Wednesday, 20 January 2021

RR takes refuge


I didn’t watch the inauguration. I wanted affirmation I suspected I wouldn’t find at this ceremonial event. Something as far away as possible from the Orange Monster and all he represented.

Something elegiac, tranquil and contemplative, then? The knave of Ely Cathedral, Constable’s Hay Wain, Alec Guinness at his most ironic reading Sir Brian has a Battleaxe, the photo Occasional Speeder took of her parents drinking Glühwein (mit Rhum – yes, that’s how they spelled it) at Cologne Christmas market.

All just a bit too passive. But since the Monster himself was active it would have to be a different type of action: creative, unifying and stirring.

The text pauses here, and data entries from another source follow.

### src/rtl/split_rw_buffer_pkg.sv
// Shared definitions for the split read-line / write-drain buffer.
// Assumes nothing beyond the parameter defaults given here.
package split_rw_buffer_pkg;
    localparam int unsigned SRB_ADDR_W     = 32;
    localparam int unsigned SRB_BEAT_W     = 32;
    localparam int unsigned SRB_LINE_BEATS = 8;
    localparam int unsigned SRB_WB_DEPTH   = 4;

    typedef enum logic [1:0] {
        RD_IDLE  = 2'd0,
        RD_FETCH = 2'd1,
        RD_WAIT  = 2'd2,
        RD_SERVE = 2'd3
    } rd_state_e;
endpackage
**config.mk**
```make
export PLATFORM = sky130hd
export DESIGN_NAME = burst_crc_acc
export DESIGN_NICKNAME = d
export VERILOG_FILES = /design/src/rtl/burst_crc_pkg.sv /design/src/rtl/seg_edge_det.sv /design/src/rtl/crc_fold.sv /design/src/rtl/crc_cmp.sv /design/src/rtl/burst_crc_acc.sv
export SDC_FILE = /design/constraint.sdc
export NUM_CORES = 1
export LEC_CHECK = 0
export ABC_AREA = 0
export BUFFER_PORTS_ARGS = -buffer_cell sky130_fd_sc_hd__buf_2
export CAP_MARGIN = 5
export CELL_PAD_IN_SITES_DETAIL_PLACEMENT = 1
export CELL_PAD_IN_SITES_GLOBAL_PLACEMENT = 1
export CORE_ASPECT_RATIO = 1.5
export CORE_MARGIN = 2
export CORE_UTILIZATION = 42
export DETAILED_ROUTE_END_ITERATION = 8
export PLACE_DENSITY = 0.84
export SETUP_SLACK_MARGIN = 0.15
export SYNTH_ARGS = -nofsm -noshare
export SYNTH_HDL_FRONTEND = slang
export SYNTH_SLANG_ARGS = --single-unit
export TNS_END_PERCENT = 1
```
**constraint.sdc**
```tcl
create_clock -name clk_i -period 4.6 [get_ports clk_i]
set_input_delay 0.23 -clock clk_i [delete_from_list [all_inputs] [get_ports clk_i]]
set_output_delay 0.23 -clock clk_i [all_outputs]
set_load 0.005 [all_outputs]
```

I found it on Sabine’s blog Interim Arrangements. There’s a sea-shanty festival doing the rounds which I have unforgivably ignored. Sabine is honouring it. I’m glad I didn’t miss Leave Her Johnny by The Long Johns.

You would have thought social-distancing would have killed the choir stone dead. Not so. Technology has risen to the occasion. People in distant locations get in front of their webcam-equipped computer monitors and sing solo versions of an agreed song; through electronic necromancy the voices are combined and lo! A choir! Some genius has overcome the system’s delays and damn me, it’s a good choir.

But the sea shanty makes its own contribution. It doesn’t demand hyper-trained voices and the range is usually fairly narrow. So it’s not music generated by an elite; rather a musical democracy. And there’s an unpopular word at the former White House.

The call-and-response structure of the shanty, together with its overlapping lines, generate enormous energy. Suppressing all memories of past lies and narcissism.

Perhaps there was an attempted riot. I wouldn’t know.

Saturday, 22 February 2020

A bend in the road?

Learning to sing has helped prepare me for death. That might suggest singing and/or learning to sing are forms of ecstasy; they aren’t. Both require concentration, attention to detail, repetition, and recognising I’m out of tune (horrible). Obviously that’s not ecstasy.

Unlike writing, singing involves my physical bits and my mental bits. This comforts me given my physical bits are reduced to not much else. Will I sing as I die? No. The sounds won’t satisfy me and they’ll be unimprovable. Others may be dying nearby and music should be a good thing.

A side-effect is I know more about music’s effects. V and I did solitary work on Clara Schumann’s Liebst du um Schőnheit. Both arrived independently at a wonderful musical interval supporting the German word jedes; we discussed it, you might say, ecstatically. Knowing how it had happened.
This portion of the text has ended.